New work

Georgian drawing

I needed to start trying to explore what the illustrations (and characters) might look like for my book idea.  I wanted to get an atmosphere in my head and this drawing has helped.  I’m not sure where this would exactly fit in at the moment, but I don’t think it matters and I like the ambiguity of it.  I’m still imagining a contrast of approaches, so colour, line, wash etc., depending on what feels right.

I looooovvve my black paper but it is difficult to scan, I need to make some more trials – much easier when it’s just white pencil.  I think colour pencils can be magical.  I have the most beautiful catalogue from an exhibition called Mystery and Glitter at the Musée D’Orsay which is full of pastels, and I’m trying to get something of this feel in my drawing…so not aiming high at all then.

I feel like I am getting into the research too – but I don’t need an excuse to watch the masterful Barry Lyndon again on a rainy Sunday afternoon, I still love it despite Ryan O’Neal’s Oirish accent…’dey rush’d Pell Mell over the rampayrts’…etc. etc.

Coloured pencil

Cover design

It was great to get back into the black drawings last week, and I really liked the results.  I thought about the ideas I had had a while back for a series of Daphne du Maurier covers, and especially for The Scapegoat, and revisited them for a moment.

I intended the portrait to be less figurative and thought about manual and digital blurring, but the drawing I came up with worked as a repeat pattern, like a carte de visite sheet, but one that is printed slightly off-register.

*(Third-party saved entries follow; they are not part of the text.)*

--- src/rtl/sc_tag_arbiter.sv ---
// sc_tag_arbiter: round-robin arbiter that hands out unique, in-order tags
// from one wrapping counter (0..TAG_MAX) and tracks outstanding tags so a
// tag is never reissued before it has been released.
module sc_tag_arbiter #(
    parameter int unsigned NREQ    = 4,
    parameter int unsigned TAG_MAX = 5,
    parameter int unsigned TW      = 3
) (
    input  logic               clk,
    input  logic               rst,
    input  logic [NREQ-1:0]    req,
    output logic [NREQ-1:0]    gnt,
    output logic [TW-1:0]      tag_out,
    input  logic               rel_vld,
    input  logic [TW-1:0]      rel_tag,
    input  logic               ctr_clr,
    output logic               stall,
    output logic [TAG_MAX:0]   busy,
    output logic               err
);

    localparam int unsigned PW = (NREQ > 1) ? $clog2(NREQ) : 1;

    // State flops
    logic [TW-1:0]    cnt_q,  cnt_d;
    logic [PW-1:0]    rr_q,   rr_d;
    logic [TAG_MAX:0] busy_q, busy_d;
    logic             err_q,  err_d;

    // Combinational helpers
    logic             cur_busy;
    logic             any_req;
    logic             grant_ok;
    logic             found;
    logic [PW-1:0]    gidx;
    logic [NREQ-1:0]  gnt_c;
    logic             rel_in_range;
    logic             rel_hit;
    logic             rel_ok;

    // Look up whether the tag the counter currently points at is outstanding
    always_comb begin
        cur_busy = 1'b0;
        for (int unsigned i = 0; i <= TAG_MAX; i++) begin
            if (cnt_q == TW'(i)) begin
                cur_busy = busy_q[i];
            end
        end
    end

    // Round-robin pick: first asserted request scanning upward from rr_q
    always_comb begin
        any_req  = |req;
        grant_ok = any_req & ~cur_busy & ~ctr_clr;
        found    = 1'b0;
        gidx     = '0;
        gnt_c    = '0;
        for (int unsigned k = 0; k < NREQ; k++) begin
            for (int unsigned j = 0; j < NREQ; j++) begin
                if (!found && ((32'(rr_q) + k) % NREQ == j) && req[j]) begin
                    found    = 1'b1;
                    gidx     = PW'(j);
                    gnt_c[j] = grant_ok;
                end
            end
        end
    end

    // Qualify the release strobe: tag must be in range and outstanding
    always_comb begin
        rel_in_range = (32'(rel_tag) <= TAG_MAX);
        rel_hit      = 1'b0;
        for (int unsigned i = 0; i <= TAG_MAX; i++) begin
            if (rel_tag == TW'(i)) begin
                rel_hit = busy_q[i];
            end
        end
        rel_ok = rel_vld & rel_in_range & rel_hit;
    end

    // Next-state: issue, counter clear, release and sticky error
    always_comb begin
        cnt_d  = cnt_q;
        rr_d   = rr_q;
        busy_d = busy_q;
        err_d  = err_q;

        if (grant_ok) begin
            for (int unsigned i = 0; i <= TAG_MAX; i++) begin
                if (cnt_q == TW'(i)) begin
                    busy_d[i] = 1'b1;
                end
            end
            cnt_d = (cnt_q == TW'(TAG_MAX)) ? '0 : cnt_q + TW'(1);
            rr_d  = (32'(gidx) + 1 == NREQ) ? '0 : gidx + PW'(1);
        end

        // Clear only rewinds the counter and pointer; outstanding tags stay tracked
        if (ctr_clr) begin
            cnt_d = '0;
            rr_d  = '0;
        end

        // Released tag can never equal the issued one (issue needs it idle)
        if (rel_ok) begin
            for (int unsigned i = 0; i <= TAG_MAX; i++) begin
                if (rel_tag == TW'(i)) begin
                    busy_d[i] = 1'b0;
                end
            end
        end

        if (rel_vld && !rel_ok) begin
            err_d = 1'b1;
        end
    end

    // State register with asynchronous active-low reset
    always_ff @(posedge clk or negedge rst) begin
        if (!rst) begin
            cnt_q  <= '0;
            rr_q   <= '0;
            busy_q <= '0;
            err_q  <= 1'b0;
        end else begin
            cnt_q  <= cnt_d;
            rr_q   <= rr_d;
            busy_q <= busy_d;
            err_q  <= err_d;
        end
    end

    assign gnt     = gnt_c;
    assign tag_out = cnt_q;
    assign stall   = any_req & ~grant_ok;
    assign busy    = busy_q;
    assign err     = err_q;

endmodule

--- config.mk ---
export PLATFORM = sky130hd
export DESIGN_NAME = sc_tag_arbiter
export DESIGN_NICKNAME = d
export VERILOG_FILES = /design/src/rtl/sc_tag_arbiter.sv
export SDC_FILE = /design/constraint.sdc
export NUM_CORES = 1
export LEC_CHECK = 0
export BUFFER_PORTS_ARGS = -buffer_cell sky130_fd_sc_hd__buf_2
export CAP_MARGIN = 20
export CELL_PAD_IN_SITES_DETAIL_PLACEMENT = 1
export CELL_PAD_IN_SITES_GLOBAL_PLACEMENT = 2
export CORE_ASPECT_RATIO = 0.6
export CORE_UTILIZATION = 32
export DETAILED_ROUTE_END_ITERATION = 16
export PLACE_DENSITY_LB_ADDON = 0.1
export SLEW_MARGIN = 15
export SYNTH_ARGS = -nofsm -noshare
export SYNTH_HDL_FRONTEND = slang
export SYNTH_SLANG_ARGS = --single-unit
--- constraint.sdc ---
create_clock -name clk -period 5.8 [get_ports clk]
set_input_delay 1.16 -clock clk [delete_from_list [all_inputs] [get_ports clk]]
set_output_delay 1.16 -clock clk [all_outputs]
set_load 0.005 [all_outputs]
==> results of run 1 <==
-- sequential cells by signal, summed over array words and instances, names as in the netlist --
signal   cells
rr_q         2
err          1
tag_out      3
busy         6
-- power breakdown --
| part | switching, mW | internal (mW) |
|---|---|---|
| Clock | 0.0332 | 0.0601 |
| Combinational | 0.133 | 0.131 |
| Sequential | 0.0561 | 0.112 |
-- metal layers --
layer	wire [µm]	vias to the layer above	GRT usage (%)
met5	0	-	0
met4	6	0	3.53
met3	88	2	5.47
met2	1010	16	23.7
met1	1640	438	32.4
li1	-	441	-
-- metrics by stage --
stage / instance area [µm²] / instances
global placement: 1090 / 169
finish: 1140 / 173
global route: 1140 / 173
floorplan: 943 / 110
detailed placement: 1090 / 169
CTS: 1140 / 173
-- area by class of cell --
cell class              count  area (µm²)
inverters                   8        30.0
flip-flops and latches     12         300
fillers                   329        1500
clock buffers               4        55.1
multi-input cells          84         582
repair buffers             25         125
well taps                  40        50.0
-- how the worst min path moves through the flow --
stage / startpoint / endpoint / slack (ps) / depth (start not counted)
floorplan: err / err / 450 / 1
global placement: err / err / 440 / 1
detailed placement: err / err / 450 / 1
CTS: err / err / 460 / 1
global route: err / err / 480 / 1
finish: err / err / 460 / 1
-- cell families (layout without fill, tap and decap cells) --
kind of cell,after synthesis,in the layout
AND/OR/NAND/NOR,40,40
multiplexers,9,9
buffers and inverters,14,37
adder cells (fa/ha/maj),1,1
flip-flops,12,12
AO/OA/AOI/OAI,34,34
-- critical path, cell delays in order --
cell and delay, ps:
sky130_fd_sc_hd__buf_2 140, sky130_fd_sc_hd__nor4_1 370, sky130_fd_sc_hd__a21oi_1 130, sky130_fd_sc_hd__o211ai_2 260, sky130_fd_sc_hd__and2_1 200, sky130_fd_sc_hd__buf_2 100
-- placed cells by master (no fill, tap or decap), types with 2 or more instances in the layout --
cell type,Yosys,routed
sky130_fd_sc_hd__o41ai_1,2,2
sky130_fd_sc_hd__nor2b_1,3,3
sky130_fd_sc_hd__nand2_1,9,9
sky130_fd_sc_hd__nand2b_1,4,4
sky130_fd_sc_hd__o221ai_1,2,2
sky130_fd_sc_hd__a21oi_1,7,7
sky130_fd_sc_hd__and2_1,3,3
sky130_fd_sc_hd__o21ai_0,6,6
sky130_fd_sc_hd__o31ai_2,2,2
sky130_fd_sc_hd__mux2_4,2,2
sky130_fd_sc_hd__clkbuf_8,0,4
sky130_fd_sc_hd__mux2i_1,5,5
sky130_fd_sc_hd__dfrtp_1,12,12
sky130_fd_sc_hd__inv_1,8,8
sky130_fd_sc_hd__o21ai_1,4,4
sky130_fd_sc_hd__buf_2,1,25
sky130_fd_sc_hd__nor2_1,14,14
==> out/results.md, run 1 <==
| Group | Item | Value |
| --- | --- | --- |
| critical path | Kind of launch point of the worst setup path | primary input |
| timing | Largest clock skew in the final design | 0.987 ps |
| critical path | Start of the worst register-to-register path | tag_out[0] |
| place | IO Port Bufs | 25 |
| place | Post-DP HPWL | 2150 µm |
| route | Detailed-route vias per instance | 5.18 |
| critical path | Worst setup path endpoint | stall |
| yosys | Number of warnings printed during yosys synthesis | 0 |
| job | Max Cap Violations | 0 |
| clock network | H-Tree Depth | 1 |
| yosys | Cells after Synth | 110 |
| yosys | Most used standard cell by instance count after synthesis | sky130_fd_sc_hd__nor2_1 |
| timing | Setup repair after global routing missed its margin | false |
| route | Iteration-0 DRC Markers | 62 |
| global routing | Vias in the first global route | 860 |
| yosys | Synth Area in Compound Gates | 26.9% |
| layout | Area growth from synthesis to layout | 21.1% |
| die | Area of the core | 2650 µm² |
| layout | Total Nets Final | 146 |
| power | Largest vdd supply drop | 158 µV |
| route | Routed wire per std cell | 15.9 µm |
| hold path | Path class of the lowest-slack min-delay path | reg -> reg |
| timing | Final Hold Vio Count | 0 |
| place | Final weighted congestion of routability-driven global placement | 0.773 |
| timing | Setup-violating endpoint count in the final report | 0 |
| critical path | Peak fanout along the critical path | 11 |
| yosys | Simple-gate area share of the yosys netlist | 21.4% |
| critical path | Crit. End Element | output pin |
| yosys | Mapped Nets | 122 |
| critical path | WP data required | 4640 ps |
| die | Overall die area | 3180 µm² |
| critical path | Endpoint of the most critical register-to-register path | busy[2] |
| yosys | Number of distinct standard cells referenced by the synthesized netlist | 39 |
| clock network | Clock tree from TritonCTS | built |
| route | DR pass1 iterations | 4 |
| yosys | Number of enable-type register cells in the synthesized netlist | 0 |
| layout | Number of inserted diodes | 0 |
| clock network | Total CTS buffers | 3 |
| die | FP Rows | 14 |
| global routing | Gr ovfl total | 0 |
| timing | Ratio of final minimum period to clock period | 61.0% |
| layout | Proportion of layout cells with a drive suffix above 1 | 29.3% |
| clock network | Clock latency on the worst-skew pair | 240 ps |
| global routing | GRT Util Overall | 19.4% |
| timing | Maximum frequency from static timing analysis | 283 MHz |
| critical path | Worst reg2reg setup slack | 3850 ps |
| yosys | Largest cells by area after synthesis | sky130_fd_sc_hd__dfrtp_1 (32%), sky130_fd_sc_hd__nor2_1 (5.6%), sky130_fd_sc_hd__mux2i_1 (5.3%) |
| global routing | Global-route wire length before repair | 4530 µm |
| critical path | Critical Path Source | req[0] |
| route | Total length of routed wires | 2750 µm |
| yosys | Top cells by count, synth | sky130_fd_sc_hd__nor2_1 (14), sky130_fd_sc_hd__dfrtp_1 (12), sky130_fd_sc_hd__nand2_1 (9) |
| critical path | Worst r2r path cells | 6 |
| yosys | Arithmetic-cell share of the synthesized area counting full adders, half adders and majority gates | 1.33% |
| clock network | Setup bufs post-CTS | 0 |
| timing | Actual slew at the worst max-slew pin | 578 ps |
| route | Number of vias in the routed layout | 897 |
| yosys | Area of the mapped netlist | 943 µm² |
| route | Post-route antenna net violation count | 0 |
| yosys | Library cell with the largest summed area after synthesis | sky130_fd_sc_hd__dfrtp_1 |
| critical path | Class of the most critical setup path | in -> out |
| yosys | Dominant combinational cell family by area after synthesis | compound AO/OA/AOI/OAI gates |
| timing | Max_slew headroom | 61.3% |
| yosys | Average size of a mapped cell | 8.58 µm² |
| timing | Min Hold Slack | 462 ps |
| yosys | Total of flip-flops plus latches after synthesis | 12 |
| global routing | Largest net degree at the start of global routing | 13 |
| yosys | Sequential fraction of the synthesis area | 31.8% |
| layout | Core utilization of the finished layout | 43.2% |
| clock network | Post-cts hold buffer count | 0 |
| place | Post-placement worst setup slack | 2270 ps |
| clock network | Bufs on Longest Clock Path | 2 |
| clock network | Post-cts sizing count | 0 |
| route | Count of unresolved DRC violations after routing | 0 |
| timing | Final Slew Violations | 0 |
| power | Total power divided by cell area | 460 nW/µm² |
| global routing | Initial antenna violation count | 0 |
| clock network | Clock root buffer master | sky130_fd_sc_hd__clkbuf_8 |
| yosys | Top flip-flop cell by instance count after synthesis | sky130_fd_sc_hd__dfrtp_1 |
| clock network | Clock net sink count | 12 |
| timing | Final critical delay including setup and external delays | 3540 ps |
| yosys | Area share of xor/xnor cells in the synthesized design | 0% |
| power | P_leak | 0.522 nW |
| critical path | Worst EP arrival | 2380 ps |
| yosys | Portion of netlist area occupied by mux cells | 12.1% |
| die | Boundary pin count | 26 |
| die | Overall die height | 44.1 µm |
| yosys | Area share of the largest cell type after synthesis | 31.8% |
| die | Width of the die | 72.1 µm |
| die | Initial cell density of the core | 35.7% |
| timing | Total Negative Setup Slacks | 0 ps |
| timing | Worst-case setup margin in the final layout | 2260 ps |
| clock network | Clock-pin slew on the worst setup and hold paths | 60 ps |
| yosys | Proportion of register bits with asynchronous set or reset after synthesis | 100% |
| power | Tot Pwr | 0.525 mW |
| outcome | Outcome | finished, final reports clean |
Note: power is estimated with default switching activity, not from simulation.
==> run 2: changes to the inputs <==
CORE_UTILIZATION = 29   (was 32)
clock period = 3.4 ns   (was 5.8 ns; I/O delays follow)
==> run 2 against run 1 <==
  * Setup slack lost 1800 ps
  * Die area rose by 10%
  * Hold slack worse by 160 ps
  * Critical endpoint unchanged
  * Sequential power increased by 69%
  * Critical path type is now reg -> out
  * Core utilization decreased by 4.8 points
  * Final cell count rose by 1.2%
  * Wire length up 2.3%
  * Clock skew up 4.2 ps
==> out/results.md, run 2 (synthesis results as in run 1) <==
| Group | Item | Value |
| --- | --- | --- |
| critical path | Worst EP arrival | 2220 ps |
| power | Total power divided by cell area | 792 nW/µm² |
| critical path | Peak fanout along the critical path | 11 |
| power | Switching power | 0.389 mW |
| timing | Ratio of final minimum period to clock period | 85.2% |
| layout | Combined area of the multi-input logic cells | 582 µm² |
| route | Count of unresolved DRC violations after routing | 0 |
| power | Part of the total power dissipated in the clock network | 18.1% |
| route | Total length of routed wires | 2810 µm |
| timing | Total Negative Setup Slacks | 0 ps |
| power | P_leak | 0.522 nW |
| die | Initial cell density of the core | 31.6% |
| global routing | Initial antenna violation count | 0 |
| timing | Worst-case setup margin in the final layout | 503 ps |
| clock network | Clock-pin slew on the worst setup and hold paths | 60 ps |
| clock network | Total CTS buffers | 3 |
| clock network | H-Tree Depth | 1 |
| clock network | Post-cts sizing count | 0 |
| layout | Area of all sequential standard cells | 300 µm² |
| layout | Proportion of layout cells with a drive suffix above 1 | 29.3% |
| die | Overall die area | 3490 µm² |
| critical path | Class of the most critical setup path | reg -> out |
| timing | Setup-violating endpoint count in the final report | 0 |
| critical path | WP data required | 2720 ps |
| timing | Actual slew at the worst max-slew pin | 573 ps |
| power | Sequential Power Share | 31.4% |
| critical path | Kind of launch point of the worst setup path | register |
| timing | Final Slew Violations | 0 |
| global routing | Global-route wire length before repair | 4550 µm |
| power | Total internal power | 0.517 mW |
| route | Detailed-route vias per instance | 5.13 |
| place | Cell total after placement | 171 |
| die | FP Rows | 15 |
| critical path | Worst reg2reg setup slack | 1430 ps |
| timing | Largest clock skew in the final design | 5.16 ps |
| hold path | Path class of the lowest-slack min-delay path | in -> async |
| route | Routed wire per std cell | 16.1 µm |
| layout | Number of fill cells | 350 |
| global routing | Gr ovfl total | 0 |
| job | Max Cap Violations | 0 |
| place | IO Port Bufs | 25 |
| clock network | Clock latency on the worst-skew pair | 250 ps |
| clock network | Post-cts hold buffer count | 0 |
| power | Combinational share of power | 50.5% |
| layout | Leading cell types in the layout, fill and taps excluded | sky130_fd_sc_hd__buf_2 (25), sky130_fd_sc_hd__nor2_1 (14), sky130_fd_sc_hd__dfrtp_1 (12) |
| power | Switching part of the total power | 42.9% |
| place | Post-DP HPWL | 2270 µm |
| clock network | Bufs on Longest Clock Path | 2 |
| layout | Total Nets Final | 146 |
| clock network | Setup bufs post-CTS | 0 |
| clock network | Clock tree from TritonCTS | built |
| global routing | GRT Util Overall | 19.0% |
| power | Largest vdd supply drop | 347 µV |
| die | Area of the core | 2980 µm² |
| critical path | Endpoint of the most critical register-to-register path | busy[2] |
| layout | Largest register FFs | 6 |
| route | Post-route antenna net violation count | 0 |
| critical path | Start of the worst register-to-register path | tag_out[0] |
| timing | Final Hold Vio Count | 0 |
| timing | Setup repair after global routing missed its margin | false |
| layout | Area growth from synthesis to layout | 21.4% |
| timing | Maximum frequency from static timing analysis | 345 MHz |
| route | Number of vias in the routed layout | 897 |
| layout | Post-route insts no fill | 175 |
| route | DR pass1 iterations | 4 |
| clock network | Clock net sink count | 12 |
| die | Overall die height | 46.2 µm |
| timing | Max_slew headroom | 61.7% |
| global routing | Largest net degree at the start of global routing | 13 |
| clock network | Clock root buffer master | sky130_fd_sc_hd__clkbuf_8 |
| layout | Number of inserted diodes | 0 |
| place | Final weighted congestion of routability-driven global placement | 0.783 |
| critical path | Crit. End Element | output pin |
| critical path | Worst r2r path cells | 6 |
| outcome | Outcome | finished, final reports clean |
| layout | Most frequent standard cell in the layout excluding fill and tap cells | sky130_fd_sc_hd__buf_2 |
| place | Post-placement worst setup slack | 777 ps |
| die | Width of the die | 75.6 µm |
| timing | Final critical delay including setup and external delays | 2900 ps |
| global routing | Vias in the first global route | 837 |
| route | Iteration-0 DRC Markers | 52 |
| die | Boundary pin count | 26 |
[run 2: cell counts in the layout (fill, tap and decap cells not counted)]
No cell type changed its count.
[run 2: routing by layer]
layer	global-route usage [%]	vias up	routed length, µm
met3	6.35	4	143
met4	6.67	0	36
li1	-	438	-
met5	0	-	0
met1	31.0	432	1680
met2	21.1	23	953
[run 2: metrics by stage]
stage	instance area, µm²	hold slack, ps	power, mW	util, %
floorplan	943	384	0.607	-
global placement	1090	444	0.739	36.5
detailed placement	1090	481	0.741	36.5
CTS	1140	309	0.908	38.4
global route	1140	319	0.972	38.4
finish	1140	299	0.907	38.4
[run 2: worst max-delay path by stage]
stage	start	to	slack [ps]
floorplan	req[0]	gnt[2]	1040
global placement	req[0]	stall	770
detailed placement	tag_out[0]	stall	780
CTS	tag_out[0]	stall	490
global route	tag_out[0]	stall	340
finish	tag_out[0]	stall	500
[run 2: power groups by stage]
stage | Clock [mW] | Sequential [mW] | Combinational, mW
2_1_floorplan | 0 | 0.238 | 0.369
3_3_place_gp | 0 | 0.283 | 0.457
3_5_place_dp | 0 | 0.285 | 0.456
4_1_cts | 0.167 | 0.282 | 0.459
5_1_grt | 0.176 | 0.298 | 0.498
6_report | 0.164 | 0.284 | 0.458
[run 2: final cells by class]
cell class	count	area share (%)
clock buffers	4	4.81
multi-input cells	84	50.8
inverters	8	2.62
well taps	42	4.59
repair buffers	25	10.9
flip-flops and latches	12	26.2
[run 2: worst max-delay path, cell delays in order (launching register included)]
cell,delay (ps)
sky130_fd_sc_hd__dfrtp_1,500
sky130_fd_sc_hd__and2_1,200
sky130_fd_sc_hd__ha_1,220
sky130_fd_sc_hd__nand2b_1,120
sky130_fd_sc_hd__nand2_1,120
sky130_fd_sc_hd__o211ai_2,490
sky130_fd_sc_hd__and2_1,200
sky130_fd_sc_hd__buf_2,100
==> run 3: changes to the inputs <==
CORE_MARGIN = 10   (was not set)
SLEW_MARGIN = 10   (was 15)
==> run 3 against run 2 <==
  * Final cell count decreased by 0.57%
  * First-iteration DRC count grew 29%
  * Via count is 0.67% higher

Sounds a little ridiculous but I feel like it is a step forward in understanding how I can marry the strong sketchbook work I have with something more contextual.  I think the concept works…opinions welcome!

Scapegoat cover design

Take Thee A Sharp Knife… out!

So – the dustwrapper illustration I did for Lomax Press is published, attached to the limited edition book Take Thee A Sharp Knife!  The story is one of a series of humorous detective novels by Ruthven Todd, writing as R. T. Campbell, with a rather rotund Professor Stubbs as the detective. The book is fantastically visual which was lucky for me – Stubbs is always puffing away on a rank-smelling pipe and if I remember rightly is likened to a baby elephant!  Apologies for my own slightly dodgy photos below…

Take Thee A Sharp Knife
TTASK cover design
Take Thee A Sharp Knife
Back cover

 

 

 

 

 

 

 

 

 

 

 

Omnis Partners in Glasgow did the crisp and lovely typesetting and design and reused the silhouette of Stubbs to separate each section of the book:

Take Thee A Sharp Knife
Section page
Take Thee A Sharp Knife
End of chapter

 

 

 

 

 

 

 

 

 

 

 

 

Working on the (hopeful!) assumption that more in the series would be published, the spine also has a small vector of a knife, so this would change with each story and depict a relevant object.  Michiel at Omnis Partners reused this as the end of chapter signifier, which I think works really well.

I appreciated that the publisher Forbes Gibb elected to keep the back cover clear of text.  It is incredibly close to my original concept so I am really pleased, it’s very exciting to see it in print.

Looking forward to reading it properly with Forbes’s annotations, and all the introductory material!